Japanese Press Exposed!
“‘A Public Betrayed’: The Power of Japan’s Scandal-Breaking Weeklies” and “‘A Public Betrayed’: Establishment Press Leaks Tips to Japan’s Weeklies” by Takesato Watanabe and Adam Gamble, in Japan Media Review (Aug. 26, 2004), www.ojr.org.
Many Japanese readers who suspect (correctly) that they’re not getting the full story from their bland daily newspapers turn to a raffish alternative: the shukanshi, 15 weekly newsmagazines that purport to give the real lowdown on people and events. More than 90 percent of shukanshi sales are made by newsstands, so the magazines feature sensational headlines, sometimes bearing little or no relationship to the articles that follow.
In the United States, the market is largely divided between a small audience of relatively highbrow newspaper and magazine consumers and a mass audience. Japan, by contrast, has a large middlebrow market. So along with sleaze and sensation, some shukanshi offer social commentary, book reviews, political news, and fiction.

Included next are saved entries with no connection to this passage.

File: src/rtl/sw_debouncer_if.sv
// Switch/button conditioning bus: raw pad levels in, clean levels and edge pulses out.
interface sw_debouncer_if #(
  parameter int N = 2
);
  logic [N-1:0] sw_raw;
  logic [N-1:0] sw_clean;
  logic [N-1:0] rise;
  logic [N-1:0] fall;

  // The debouncer is the slave; the pin/consumer side is the master.
  modport master (
    output sw_raw,
    input  sw_clean,
    input  rise,
    input  fall
  );

  modport slave (
    input  sw_raw,
    output sw_clean,
    output rise,
    output fall
  );
endinterface
--- src/rtl/march_bist_ctrl_pkg.sv ---
// Shared types for the March C- BIST controller: FSM states, op codes and the
// March C- element table (direction, op count, ops in execution order).
package bist_pkg;
    typedef enum logic [1:0] {ST_IDLE, ST_ISSUE, ST_WAIT, ST_DONE} state_e;
    typedef enum logic [1:0] {OP_W0, OP_W1, OP_R0, OP_R1} op_e;

    typedef struct packed {
        logic       down;
        logic [1:0] nops;
        op_e        op0;
        op_e        op1;
    } march_elem_t;

    localparam int NUM_ELEM = 6;

    // M0 up(w0); M1 up(r0,w1); M2 up(r1,w0); M3 down(r0,w1); M4 down(r1,w0); M5 up(r0)
    localparam march_elem_t MARCH_TBL [NUM_ELEM] = '{
        '{1'b0, 2'd1, OP_W0, OP_W0},
        '{1'b0, 2'd2, OP_R0, OP_W1},
        '{1'b0, 2'd2, OP_R1, OP_W0},
        '{1'b1, 2'd2, OP_R0, OP_W1},
        '{1'b1, 2'd2, OP_R1, OP_W0},
        '{1'b0, 2'd1, OP_R0, OP_R0}
    };
endpackage

--- src/rtl/march_bist_ctrl_if.sv ---
// RAM port bundle between the BIST controller (master) and a simple dual-port RAM (slave).
interface march_bist_ctrl_if #(
    parameter int AW = 10,
    parameter int DW = 8
);
    logic [AW-1:0] ram_rd_addr;
    logic [AW-1:0] ram_wr_addr;
    logic [DW-1:0] ram_wr_data;
    logic          ram_wr_en;
    logic [DW-1:0] ram_rd_data;

    modport master (output ram_rd_addr, ram_wr_addr, ram_wr_data, ram_wr_en,
                    input  ram_rd_data);
    modport slave  (input  ram_rd_addr, ram_wr_addr, ram_wr_data, ram_wr_en,
                    output ram_rd_data);
endinterface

Bizarre combinations of Newsweek and The National Enquirer, with a dash of Penthouse and a pinch of The New Yorker, the shukanshi are often dismissed as trashy tabloids. That’s a mistake, say Watanabe and Gamble, authors of A Public Betrayed, a recently published book on the Japanese news media. With their middlebrow readership, the shukanshi have an influence that goes far beyond their combined circulation of 500,000.
Shukanshi defenders argue that the mainstream dailies, with their system of press clubs actually embedded in government agencies, provide only the superficial tatemae, or official, view of events, while the weeklies try to get at the honne, or substantive and truthful, version of the story. Though it’s true, say Watanabe and Gamble, that the establishment press serves up tatemae, the shukanshi don’t consistently get at the reality either. They’re supported by the powerful advertising agency Dentsu, which is very much a part of the establishment, and their politics are nationalistic and conservative. “They sometimes present subjects in greater depth. They have even been known to break important political scandals. However, they rarely offer much in the way of genuinely important journalism.”